WORK ORDER: Which lines of the records below contain the word "over"? Show each one.

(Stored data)
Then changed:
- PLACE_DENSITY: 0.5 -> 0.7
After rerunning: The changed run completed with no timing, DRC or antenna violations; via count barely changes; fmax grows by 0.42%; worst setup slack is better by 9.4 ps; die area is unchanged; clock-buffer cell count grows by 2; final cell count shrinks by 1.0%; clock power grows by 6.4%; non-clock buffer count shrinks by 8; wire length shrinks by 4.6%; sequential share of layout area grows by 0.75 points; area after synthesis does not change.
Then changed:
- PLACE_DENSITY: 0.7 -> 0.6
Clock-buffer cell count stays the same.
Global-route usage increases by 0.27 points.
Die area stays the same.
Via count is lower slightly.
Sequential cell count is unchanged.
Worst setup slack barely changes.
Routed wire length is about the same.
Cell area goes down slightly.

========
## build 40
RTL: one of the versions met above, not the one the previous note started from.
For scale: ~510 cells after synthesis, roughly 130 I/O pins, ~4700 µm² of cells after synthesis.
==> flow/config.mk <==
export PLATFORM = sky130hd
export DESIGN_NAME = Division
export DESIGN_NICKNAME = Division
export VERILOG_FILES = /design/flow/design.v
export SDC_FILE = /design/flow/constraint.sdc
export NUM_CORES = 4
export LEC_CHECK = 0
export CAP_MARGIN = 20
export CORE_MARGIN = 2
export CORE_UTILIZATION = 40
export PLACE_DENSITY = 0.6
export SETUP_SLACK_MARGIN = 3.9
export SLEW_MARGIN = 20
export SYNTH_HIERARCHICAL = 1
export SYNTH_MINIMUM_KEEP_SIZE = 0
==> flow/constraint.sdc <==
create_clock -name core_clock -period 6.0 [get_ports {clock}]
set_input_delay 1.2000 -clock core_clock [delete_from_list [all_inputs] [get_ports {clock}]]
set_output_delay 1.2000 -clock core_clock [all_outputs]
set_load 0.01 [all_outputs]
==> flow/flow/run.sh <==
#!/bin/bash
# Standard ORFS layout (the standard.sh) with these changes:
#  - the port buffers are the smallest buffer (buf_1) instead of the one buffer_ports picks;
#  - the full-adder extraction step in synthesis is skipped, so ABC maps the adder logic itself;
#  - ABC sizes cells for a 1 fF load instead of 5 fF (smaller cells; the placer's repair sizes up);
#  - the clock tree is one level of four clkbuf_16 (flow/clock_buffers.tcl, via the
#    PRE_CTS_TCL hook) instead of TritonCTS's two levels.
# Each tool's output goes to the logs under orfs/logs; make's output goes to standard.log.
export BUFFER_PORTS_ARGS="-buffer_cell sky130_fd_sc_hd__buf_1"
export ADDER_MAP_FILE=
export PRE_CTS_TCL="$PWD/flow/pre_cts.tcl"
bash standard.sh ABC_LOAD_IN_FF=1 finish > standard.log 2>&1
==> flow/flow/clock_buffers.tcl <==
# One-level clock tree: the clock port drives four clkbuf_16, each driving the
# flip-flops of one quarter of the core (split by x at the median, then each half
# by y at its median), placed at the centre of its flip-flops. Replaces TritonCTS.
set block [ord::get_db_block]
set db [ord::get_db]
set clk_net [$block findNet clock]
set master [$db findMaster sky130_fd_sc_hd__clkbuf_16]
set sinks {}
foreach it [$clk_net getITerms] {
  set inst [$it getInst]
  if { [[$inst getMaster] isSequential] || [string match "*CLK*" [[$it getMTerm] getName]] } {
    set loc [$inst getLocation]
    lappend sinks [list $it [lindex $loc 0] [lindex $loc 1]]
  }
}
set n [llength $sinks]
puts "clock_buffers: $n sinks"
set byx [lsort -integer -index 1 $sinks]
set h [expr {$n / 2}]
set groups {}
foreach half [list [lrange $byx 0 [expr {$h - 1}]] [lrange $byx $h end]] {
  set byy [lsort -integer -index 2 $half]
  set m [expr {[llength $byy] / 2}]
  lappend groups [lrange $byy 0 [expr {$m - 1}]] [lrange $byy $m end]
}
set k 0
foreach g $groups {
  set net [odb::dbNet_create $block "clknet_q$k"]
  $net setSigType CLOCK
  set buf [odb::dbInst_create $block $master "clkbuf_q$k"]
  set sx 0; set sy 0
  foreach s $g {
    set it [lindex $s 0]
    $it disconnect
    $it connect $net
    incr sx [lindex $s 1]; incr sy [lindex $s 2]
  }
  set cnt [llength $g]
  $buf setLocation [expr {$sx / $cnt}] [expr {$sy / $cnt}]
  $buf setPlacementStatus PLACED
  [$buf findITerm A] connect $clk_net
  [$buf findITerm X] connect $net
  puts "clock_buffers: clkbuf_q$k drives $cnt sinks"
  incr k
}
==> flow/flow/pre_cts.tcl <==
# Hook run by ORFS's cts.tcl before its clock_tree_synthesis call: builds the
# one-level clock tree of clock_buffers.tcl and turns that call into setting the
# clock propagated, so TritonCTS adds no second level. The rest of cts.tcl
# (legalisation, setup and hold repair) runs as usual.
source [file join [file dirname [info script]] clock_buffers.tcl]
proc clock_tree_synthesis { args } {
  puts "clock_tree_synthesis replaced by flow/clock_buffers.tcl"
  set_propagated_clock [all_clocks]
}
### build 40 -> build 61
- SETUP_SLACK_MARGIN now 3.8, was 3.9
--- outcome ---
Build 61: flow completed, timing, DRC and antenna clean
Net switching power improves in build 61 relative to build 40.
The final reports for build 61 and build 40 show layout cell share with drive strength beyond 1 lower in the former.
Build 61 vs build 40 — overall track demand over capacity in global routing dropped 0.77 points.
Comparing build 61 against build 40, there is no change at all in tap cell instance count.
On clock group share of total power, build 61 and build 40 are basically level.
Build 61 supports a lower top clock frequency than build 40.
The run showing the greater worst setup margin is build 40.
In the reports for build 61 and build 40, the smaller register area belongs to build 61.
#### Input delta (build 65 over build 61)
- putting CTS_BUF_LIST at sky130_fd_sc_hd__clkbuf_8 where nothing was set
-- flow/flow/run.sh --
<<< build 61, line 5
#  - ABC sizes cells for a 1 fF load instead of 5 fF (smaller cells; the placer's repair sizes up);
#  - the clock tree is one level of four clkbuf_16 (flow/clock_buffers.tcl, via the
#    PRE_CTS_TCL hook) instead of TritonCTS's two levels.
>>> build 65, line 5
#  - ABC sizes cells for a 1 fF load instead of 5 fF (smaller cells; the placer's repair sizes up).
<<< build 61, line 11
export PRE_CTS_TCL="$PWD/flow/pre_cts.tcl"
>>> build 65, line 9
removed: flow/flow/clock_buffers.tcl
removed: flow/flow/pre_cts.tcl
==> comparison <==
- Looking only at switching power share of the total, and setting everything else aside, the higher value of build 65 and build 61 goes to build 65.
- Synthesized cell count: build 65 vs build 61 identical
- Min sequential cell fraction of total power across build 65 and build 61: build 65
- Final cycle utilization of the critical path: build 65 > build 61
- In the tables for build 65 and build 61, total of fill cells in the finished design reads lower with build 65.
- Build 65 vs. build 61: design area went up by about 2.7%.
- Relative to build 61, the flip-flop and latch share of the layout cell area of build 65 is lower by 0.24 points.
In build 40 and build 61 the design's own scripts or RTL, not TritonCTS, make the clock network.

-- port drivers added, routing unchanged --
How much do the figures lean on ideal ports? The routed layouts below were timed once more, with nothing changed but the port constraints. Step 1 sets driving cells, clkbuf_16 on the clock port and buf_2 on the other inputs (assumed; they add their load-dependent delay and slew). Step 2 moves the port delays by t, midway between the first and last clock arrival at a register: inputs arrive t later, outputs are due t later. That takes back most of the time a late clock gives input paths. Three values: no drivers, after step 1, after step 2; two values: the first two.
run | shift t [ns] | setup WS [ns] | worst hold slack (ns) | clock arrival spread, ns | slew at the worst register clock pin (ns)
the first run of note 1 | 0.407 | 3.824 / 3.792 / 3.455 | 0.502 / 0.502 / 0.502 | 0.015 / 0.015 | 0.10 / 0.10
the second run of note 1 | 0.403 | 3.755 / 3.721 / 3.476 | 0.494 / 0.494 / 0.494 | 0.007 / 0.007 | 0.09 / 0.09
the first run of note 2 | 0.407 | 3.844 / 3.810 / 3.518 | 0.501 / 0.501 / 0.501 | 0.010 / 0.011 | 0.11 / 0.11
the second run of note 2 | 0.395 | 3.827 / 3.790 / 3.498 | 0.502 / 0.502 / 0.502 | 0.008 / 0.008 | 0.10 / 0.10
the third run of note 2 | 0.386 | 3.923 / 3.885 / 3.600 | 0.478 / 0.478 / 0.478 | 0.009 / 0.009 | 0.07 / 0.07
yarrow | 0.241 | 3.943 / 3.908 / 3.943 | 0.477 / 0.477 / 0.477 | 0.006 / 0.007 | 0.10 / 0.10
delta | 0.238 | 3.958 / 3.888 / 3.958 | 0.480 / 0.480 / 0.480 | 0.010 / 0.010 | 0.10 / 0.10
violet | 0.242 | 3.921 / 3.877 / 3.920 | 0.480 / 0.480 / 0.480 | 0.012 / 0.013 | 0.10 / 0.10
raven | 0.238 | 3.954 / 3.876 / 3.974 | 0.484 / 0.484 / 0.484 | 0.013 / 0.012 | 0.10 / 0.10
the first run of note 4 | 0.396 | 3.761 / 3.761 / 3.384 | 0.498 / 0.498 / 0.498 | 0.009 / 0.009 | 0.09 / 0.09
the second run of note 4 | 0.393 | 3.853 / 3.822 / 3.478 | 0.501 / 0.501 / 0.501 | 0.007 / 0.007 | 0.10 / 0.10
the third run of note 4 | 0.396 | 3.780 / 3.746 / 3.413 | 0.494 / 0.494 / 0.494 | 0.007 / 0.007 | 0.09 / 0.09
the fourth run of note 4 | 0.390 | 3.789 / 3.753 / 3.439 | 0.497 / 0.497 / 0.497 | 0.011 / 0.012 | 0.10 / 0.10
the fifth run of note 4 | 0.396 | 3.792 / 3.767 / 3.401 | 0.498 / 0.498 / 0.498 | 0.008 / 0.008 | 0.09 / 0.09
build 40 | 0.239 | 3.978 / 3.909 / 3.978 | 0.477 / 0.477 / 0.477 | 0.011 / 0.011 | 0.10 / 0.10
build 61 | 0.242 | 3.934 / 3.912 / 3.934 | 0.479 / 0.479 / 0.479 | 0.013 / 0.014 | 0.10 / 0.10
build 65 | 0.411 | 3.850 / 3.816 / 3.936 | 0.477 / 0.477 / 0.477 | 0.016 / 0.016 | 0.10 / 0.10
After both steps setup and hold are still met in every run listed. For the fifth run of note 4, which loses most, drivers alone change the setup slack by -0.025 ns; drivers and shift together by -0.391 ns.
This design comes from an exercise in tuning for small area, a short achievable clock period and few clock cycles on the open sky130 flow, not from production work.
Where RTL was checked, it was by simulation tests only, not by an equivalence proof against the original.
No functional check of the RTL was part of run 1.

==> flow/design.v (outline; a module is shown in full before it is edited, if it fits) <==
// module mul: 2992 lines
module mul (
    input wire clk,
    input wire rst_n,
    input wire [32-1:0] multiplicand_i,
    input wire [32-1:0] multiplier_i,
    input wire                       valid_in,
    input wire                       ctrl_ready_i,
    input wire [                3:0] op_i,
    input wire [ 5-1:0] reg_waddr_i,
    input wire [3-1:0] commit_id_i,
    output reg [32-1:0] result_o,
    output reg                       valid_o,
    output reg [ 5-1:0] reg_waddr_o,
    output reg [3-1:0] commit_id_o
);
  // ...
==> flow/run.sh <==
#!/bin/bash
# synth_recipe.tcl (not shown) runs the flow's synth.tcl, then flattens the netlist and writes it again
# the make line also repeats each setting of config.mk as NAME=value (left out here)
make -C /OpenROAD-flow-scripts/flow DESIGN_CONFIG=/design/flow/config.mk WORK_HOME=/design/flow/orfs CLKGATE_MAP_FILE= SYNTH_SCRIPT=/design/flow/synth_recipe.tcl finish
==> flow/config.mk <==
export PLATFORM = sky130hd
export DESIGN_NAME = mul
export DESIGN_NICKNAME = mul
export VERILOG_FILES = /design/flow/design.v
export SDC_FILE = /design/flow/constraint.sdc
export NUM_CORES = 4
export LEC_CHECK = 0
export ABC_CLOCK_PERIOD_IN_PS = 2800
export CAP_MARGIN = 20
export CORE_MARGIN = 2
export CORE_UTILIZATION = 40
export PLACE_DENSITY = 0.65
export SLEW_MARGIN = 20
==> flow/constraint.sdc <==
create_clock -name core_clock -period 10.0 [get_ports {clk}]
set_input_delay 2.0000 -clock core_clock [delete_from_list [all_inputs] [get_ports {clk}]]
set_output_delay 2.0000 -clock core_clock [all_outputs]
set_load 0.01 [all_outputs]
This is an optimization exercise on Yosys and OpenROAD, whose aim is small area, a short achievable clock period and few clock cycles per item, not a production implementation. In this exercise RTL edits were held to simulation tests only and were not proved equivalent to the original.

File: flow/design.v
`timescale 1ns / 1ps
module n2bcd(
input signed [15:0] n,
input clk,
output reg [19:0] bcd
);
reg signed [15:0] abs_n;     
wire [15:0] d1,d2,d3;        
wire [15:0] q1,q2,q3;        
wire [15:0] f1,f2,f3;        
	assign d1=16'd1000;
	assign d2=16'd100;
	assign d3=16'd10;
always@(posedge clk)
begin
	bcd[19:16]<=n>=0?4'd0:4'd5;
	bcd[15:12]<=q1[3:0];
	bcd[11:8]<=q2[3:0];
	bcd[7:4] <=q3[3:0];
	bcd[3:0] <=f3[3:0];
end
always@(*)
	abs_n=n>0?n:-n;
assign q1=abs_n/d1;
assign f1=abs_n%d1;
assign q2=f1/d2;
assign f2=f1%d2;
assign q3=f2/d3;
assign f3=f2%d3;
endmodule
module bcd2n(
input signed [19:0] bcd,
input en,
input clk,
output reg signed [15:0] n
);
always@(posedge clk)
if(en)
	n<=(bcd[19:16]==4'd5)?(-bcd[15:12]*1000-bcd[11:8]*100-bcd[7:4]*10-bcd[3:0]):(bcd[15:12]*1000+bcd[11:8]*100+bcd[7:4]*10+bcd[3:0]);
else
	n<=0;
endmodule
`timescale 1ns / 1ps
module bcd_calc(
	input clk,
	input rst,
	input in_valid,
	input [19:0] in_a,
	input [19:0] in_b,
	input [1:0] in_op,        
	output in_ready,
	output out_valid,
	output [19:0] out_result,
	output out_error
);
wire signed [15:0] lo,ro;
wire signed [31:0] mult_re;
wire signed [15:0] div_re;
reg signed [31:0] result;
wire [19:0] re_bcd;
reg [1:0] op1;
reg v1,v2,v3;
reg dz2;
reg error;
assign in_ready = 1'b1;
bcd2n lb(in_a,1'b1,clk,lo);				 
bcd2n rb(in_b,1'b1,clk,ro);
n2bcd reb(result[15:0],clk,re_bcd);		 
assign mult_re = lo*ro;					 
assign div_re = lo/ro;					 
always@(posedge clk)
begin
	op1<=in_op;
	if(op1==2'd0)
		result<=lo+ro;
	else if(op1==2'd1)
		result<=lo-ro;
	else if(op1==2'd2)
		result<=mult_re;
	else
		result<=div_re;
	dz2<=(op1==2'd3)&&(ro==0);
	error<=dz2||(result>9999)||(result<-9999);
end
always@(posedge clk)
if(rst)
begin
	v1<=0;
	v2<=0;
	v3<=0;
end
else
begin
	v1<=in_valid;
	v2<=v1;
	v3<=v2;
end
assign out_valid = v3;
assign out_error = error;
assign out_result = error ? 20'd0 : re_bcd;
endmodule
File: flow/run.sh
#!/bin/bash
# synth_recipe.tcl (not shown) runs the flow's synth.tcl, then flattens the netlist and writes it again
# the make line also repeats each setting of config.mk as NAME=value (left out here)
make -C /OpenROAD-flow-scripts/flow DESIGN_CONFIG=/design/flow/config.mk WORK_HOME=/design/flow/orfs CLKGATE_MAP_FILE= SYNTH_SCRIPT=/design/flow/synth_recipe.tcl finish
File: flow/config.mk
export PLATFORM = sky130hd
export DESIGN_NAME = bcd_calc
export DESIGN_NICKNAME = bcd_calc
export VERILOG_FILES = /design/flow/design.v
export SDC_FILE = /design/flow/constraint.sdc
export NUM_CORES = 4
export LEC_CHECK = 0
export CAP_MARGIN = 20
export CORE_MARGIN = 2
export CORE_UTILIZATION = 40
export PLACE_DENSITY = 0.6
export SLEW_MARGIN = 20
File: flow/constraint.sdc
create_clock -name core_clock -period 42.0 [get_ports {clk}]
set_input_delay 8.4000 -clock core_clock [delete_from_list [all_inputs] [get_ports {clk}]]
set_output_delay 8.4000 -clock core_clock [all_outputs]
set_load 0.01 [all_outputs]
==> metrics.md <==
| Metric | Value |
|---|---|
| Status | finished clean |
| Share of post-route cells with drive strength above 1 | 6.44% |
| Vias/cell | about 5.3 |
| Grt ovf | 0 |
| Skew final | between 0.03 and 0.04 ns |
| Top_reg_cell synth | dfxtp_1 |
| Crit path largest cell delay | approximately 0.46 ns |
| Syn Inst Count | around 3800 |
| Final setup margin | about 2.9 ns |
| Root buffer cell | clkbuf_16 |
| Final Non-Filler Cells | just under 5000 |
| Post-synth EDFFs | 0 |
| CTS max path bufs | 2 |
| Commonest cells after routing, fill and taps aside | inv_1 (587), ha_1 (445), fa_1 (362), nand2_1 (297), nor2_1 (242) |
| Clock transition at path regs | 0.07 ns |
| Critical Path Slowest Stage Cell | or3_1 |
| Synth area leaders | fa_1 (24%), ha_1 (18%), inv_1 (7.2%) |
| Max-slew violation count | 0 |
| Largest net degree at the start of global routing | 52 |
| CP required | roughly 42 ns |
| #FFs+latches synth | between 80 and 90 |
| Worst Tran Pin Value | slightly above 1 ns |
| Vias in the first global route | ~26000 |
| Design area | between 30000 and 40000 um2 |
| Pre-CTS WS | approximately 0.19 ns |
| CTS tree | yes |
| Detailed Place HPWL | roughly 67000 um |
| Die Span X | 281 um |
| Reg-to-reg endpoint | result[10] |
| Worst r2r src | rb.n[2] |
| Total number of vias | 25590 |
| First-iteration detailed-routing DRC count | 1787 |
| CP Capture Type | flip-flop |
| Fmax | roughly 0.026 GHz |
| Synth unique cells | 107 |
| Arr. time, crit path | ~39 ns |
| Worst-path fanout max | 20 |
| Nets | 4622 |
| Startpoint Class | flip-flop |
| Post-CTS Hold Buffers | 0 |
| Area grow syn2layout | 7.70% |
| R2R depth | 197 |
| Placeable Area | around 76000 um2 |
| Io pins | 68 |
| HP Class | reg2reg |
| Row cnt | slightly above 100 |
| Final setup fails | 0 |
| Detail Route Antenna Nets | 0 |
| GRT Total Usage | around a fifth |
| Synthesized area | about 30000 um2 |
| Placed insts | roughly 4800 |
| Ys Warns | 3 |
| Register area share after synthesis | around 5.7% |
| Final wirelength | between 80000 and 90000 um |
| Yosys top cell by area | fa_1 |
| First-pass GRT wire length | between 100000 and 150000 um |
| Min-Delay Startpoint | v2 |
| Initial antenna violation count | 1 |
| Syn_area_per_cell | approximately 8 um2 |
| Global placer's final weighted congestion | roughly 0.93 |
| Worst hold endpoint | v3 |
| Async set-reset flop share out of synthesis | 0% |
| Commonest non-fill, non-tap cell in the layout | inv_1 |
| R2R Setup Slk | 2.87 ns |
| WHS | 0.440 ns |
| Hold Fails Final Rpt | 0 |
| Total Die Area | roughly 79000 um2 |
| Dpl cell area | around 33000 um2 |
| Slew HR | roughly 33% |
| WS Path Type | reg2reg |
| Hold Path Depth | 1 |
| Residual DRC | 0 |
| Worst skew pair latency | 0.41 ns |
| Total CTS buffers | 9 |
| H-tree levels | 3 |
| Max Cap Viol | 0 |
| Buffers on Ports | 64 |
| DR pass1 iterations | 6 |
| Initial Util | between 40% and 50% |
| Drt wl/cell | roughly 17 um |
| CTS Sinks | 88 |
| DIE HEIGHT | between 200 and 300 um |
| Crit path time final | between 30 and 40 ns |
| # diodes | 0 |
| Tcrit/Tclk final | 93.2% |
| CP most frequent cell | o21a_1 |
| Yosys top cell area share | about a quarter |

SOLVED PROBLEM:
Build 61 vs build 40 — overall track demand over capacity in global routing dropped 0.77 points.
#### Input delta (build 65 over build 61)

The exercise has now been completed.